| First Author | Mellouk A | Year | 2022 |
| Journal | Front Immunol | Volume | 13 |
| Pages | 957008 | PubMed ID | 36248812 |
| Mgi Jnum | J:330887 | Mgi Id | MGI:7365822 |
| Doi | 10.3389/fimmu.2022.957008 | Citation | Mellouk A, et al. (2022) P2X7 purinergic receptor plays a critical role in maintaining T-cell homeostasis and preventing lupus pathogenesis. Front Immunol 13:957008 |
| abstractText | The severe lymphoproliferative and lupus diseases developed by MRL/lpr mice depend on interactions between the Fas (lpr) mutation and MRL genetic background. Thus, the Fas (lpr) mutation causes limited disease in C57BL/6 mice. We previously found that accumulating B220(+) CD4(-)CD8(-) double negative (DN) T cells in MRL/lpr mice show defective P2X7 receptor ( P2X7)-induced cellular functions, suggesting that P2X7 contributes to T-cell homeostasis, along with Fas. Therefore, we generated a B6/lpr mouse strain (called B6/lpr-p2x7KO) carrying homozygous P2X7 knockout alleles.

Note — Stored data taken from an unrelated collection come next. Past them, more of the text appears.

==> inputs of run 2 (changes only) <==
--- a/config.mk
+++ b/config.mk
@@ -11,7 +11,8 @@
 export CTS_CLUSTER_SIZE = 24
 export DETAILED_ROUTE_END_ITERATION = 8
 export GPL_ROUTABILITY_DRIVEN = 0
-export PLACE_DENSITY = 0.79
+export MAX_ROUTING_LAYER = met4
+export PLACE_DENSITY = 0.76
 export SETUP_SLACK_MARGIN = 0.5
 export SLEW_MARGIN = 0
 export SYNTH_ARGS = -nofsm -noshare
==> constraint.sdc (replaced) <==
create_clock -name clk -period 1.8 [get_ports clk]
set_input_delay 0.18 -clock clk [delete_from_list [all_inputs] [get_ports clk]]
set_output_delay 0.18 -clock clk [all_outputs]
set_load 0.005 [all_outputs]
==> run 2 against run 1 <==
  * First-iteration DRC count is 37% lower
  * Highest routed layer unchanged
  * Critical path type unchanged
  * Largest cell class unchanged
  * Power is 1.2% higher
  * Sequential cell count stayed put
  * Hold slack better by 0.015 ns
$ cat src/rtl/ps2_kbd_rx.sv
// PS/2 keyboard receive front-end: synchronises the pad lines, deframes 11-bit
// frames, folds F0/E0 prefixes into flags and queues key events in a small FIFO.
module ps2_kbd_rx #(
    parameter int clk_freq        = 50000000,
    parameter int timeout_us      = 200,
    parameter int fifo_depth_log2 = 2
) (
    input  logic       clk,
    input  logic       rst,
    input  logic       clkps2,
    input  logic       ps2_dat_in,
    input  logic       rd_en,
    output logic [7:0] ev_code,
    output logic       ev_brk,
    output logic       ev_ext,
    output logic       empty,
    output logic       overflow,
    output logic       parity_err,
    output logic       frame_err
);

    localparam int TMO_LIMIT = clk_freq / 1000000 * timeout_us;
    localparam int TMO_W     = $clog2(TMO_LIMIT + 1);
    localparam int DEPTH     = 1 << fifo_depth_log2;

    typedef struct packed {
        logic       ext;
        logic       brk;
        logic [7:0] code;
    } ev_t;

    typedef enum logic [1:0] {IDLE, DATA, PARITY, STOP} state_t;

    // ---------------------------------------------------------------- sync
    logic [2:0] clk_sync;
    logic [1:0] dat_sync;
    logic       fall;
    logic       din;

    always_ff @(posedge clk or negedge rst) begin
        if (!rst) begin
            clk_sync <= '1;
            dat_sync <= '1;
        end else begin
            clk_sync <= {clk_sync[1:0], clkps2};
            dat_sync <= {dat_sync[0], ps2_dat_in};
        end
    end

    assign fall = clk_sync[2] & ~clk_sync[1];
    assign din  = dat_sync[1];

    // ---------------------------------------------------------------- deframer
    state_t           state, state_nxt;
    logic [2:0]       bitcnt, bitcnt_nxt;
    logic [7:0]       shreg, shreg_nxt;
    logic             par_bit, par_nxt;
    logic [TMO_W-1:0] tmo_cnt;
    logic             tmo_hit;
    logic             perr_nxt, ferr_nxt, clr_nxt, byte_vld_nxt;
    logic             byte_vld;

    assign tmo_hit = (state != IDLE) && (tmo_cnt == TMO_W'(TMO_LIMIT - 1));

    always_comb begin
        state_nxt    = state;
        bitcnt_nxt   = bitcnt;
        shreg_nxt    = shreg;
        par_nxt      = par_bit;
        perr_nxt     = 1'b0;
        ferr_nxt     = 1'b0;
        clr_nxt      = 1'b0;
        byte_vld_nxt = 1'b0;
        if (fall) begin
            case (state)
                IDLE: begin
                    if (!din) begin
                        state_nxt  = DATA;
                        bitcnt_nxt = 3'd0;
                    end else begin
                        ferr_nxt = 1'b1;
                        clr_nxt  = 1'b1;
                    end
                end
                DATA: begin
                    shreg_nxt  = {din, shreg[7:1]};
                    bitcnt_nxt = bitcnt + 3'd1;
                    if (bitcnt == 3'd7) state_nxt = PARITY;
                end
                PARITY: begin
                    par_nxt   = din;
                    state_nxt = STOP;
                end
                STOP: begin
                    state_nxt = IDLE;
                    if (!din) begin
                        ferr_nxt = 1'b1;
                        clr_nxt  = 1'b1;
                    end else if (^{shreg, par_bit} == 1'b0) begin
                        perr_nxt = 1'b1;
                        clr_nxt  = 1'b1;
                    end else begin
                        byte_vld_nxt = 1'b1;
                    end
                end
                default: state_nxt = IDLE;
            endcase
        end else if (tmo_hit) begin
            // Stalled frame: drop the partial byte but keep any pending prefix.
            state_nxt = IDLE;
            ferr_nxt  = 1'b1;
        end
    end

    always_ff @(posedge clk or negedge rst) begin
        if (!rst) begin
            state      <= IDLE;
            bitcnt     <= '0;
            shreg      <= '0;
            par_bit    <= 1'b0;
            tmo_cnt    <= '0;
            parity_err <= 1'b0;
            frame_err  <= 1'b0;
            byte_vld   <= 1'b0;
        end else begin
            state      <= state_nxt;
            bitcnt     <= bitcnt_nxt;
            shreg      <= shreg_nxt;
            par_bit    <= par_nxt;
            tmo_cnt    <= (fall || state == IDLE) ? '0 : tmo_cnt + 1'b1;
            parity_err <= perr_nxt;
            frame_err  <= ferr_nxt;
            byte_vld   <= byte_vld_nxt;
        end
    end

    // ---------------------------------------------------------------- prefix fold
    // shreg is stable through the cycle after STOP, so it serves as the byte.
    logic brk_pend, ext_pend;
    logic is_f0, is_e0, push;
    ev_t  push_ev;

    assign is_f0   = (shreg == 8'hF0);
    assign is_e0   = (shreg == 8'hE0);
    assign push    = byte_vld & ~is_f0 & ~is_e0;
    assign push_ev = '{ext: ext_pend, brk: brk_pend, code: shreg};

    always_ff @(posedge clk or negedge rst) begin
        if (!rst) begin
            brk_pend <= 1'b0;
            ext_pend <= 1'b0;
        end else if (clr_nxt) begin
            brk_pend <= 1'b0;
            ext_pend <= 1'b0;
        end else if (byte_vld) begin
            if (is_f0) begin
                brk_pend <= 1'b1;
            end else if (is_e0) begin
                ext_pend <= 1'b1;
            end else begin
                brk_pend <= 1'b0;
                ext_pend <= 1'b0;
            end
        end
    end

    // ---------------------------------------------------------------- event FIFO
    ev_t                        mem [DEPTH];
    logic [fifo_depth_log2-1:0] wr_ptr, rd_ptr;
    logic [fifo_depth_log2:0]   count;
    logic                       full, pop, do_push;
    ev_t                        head;

    assign full    = (count == (fifo_depth_log2 + 1)'(DEPTH));
    assign empty   = (count == '0);
    assign pop     = rd_en & ~empty;
    assign do_push = push & (~full | pop);
    assign head    = mem[rd_ptr];
    assign ev_code = head.code;
    assign ev_brk  = head.brk;
    assign ev_ext  = head.ext;

    always_ff @(posedge clk or negedge rst) begin
        if (!rst) begin
            for (int i = 0; i < DEPTH; i++) mem[i] <= '0;
            wr_ptr   <= '0;
            rd_ptr   <= '0;
            count    <= '0;
            overflow <= 1'b0;
        end else begin
            if (do_push) begin
                mem[wr_ptr] <= push_ev;
                wr_ptr      <= wr_ptr + 1'b1;
            end
            if (pop) rd_ptr <= rd_ptr + 1'b1;
            if (do_push && !pop)      count <= count + 1'b1;
            else if (!do_push && pop) count <= count - 1'b1;
            if (push && full && !pop) overflow <= 1'b1;
        end
    end

endmodule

B6/lpr-p2x7KO mice accumulated high numbers of FasL-expressing B220(+) DN T cells of CD45RB(high)CD44(high) effector/memory CD8(+) T-cell origin and developed severe lupus, characterized by leukocyte infiltration into the tissues, high levels of IgG anti-dsDNA and rheumatoid factor autoantibodies, and marked cytokine network dysregulation. B6/lpr-p2x7KO mice also exhibited a considerably reduced lifespan. P2X7 is therefore a novel regulator of T-cell homeostasis, of which cooperation with Fas is critical to prevent lymphoaccumulation and autoimmunity. |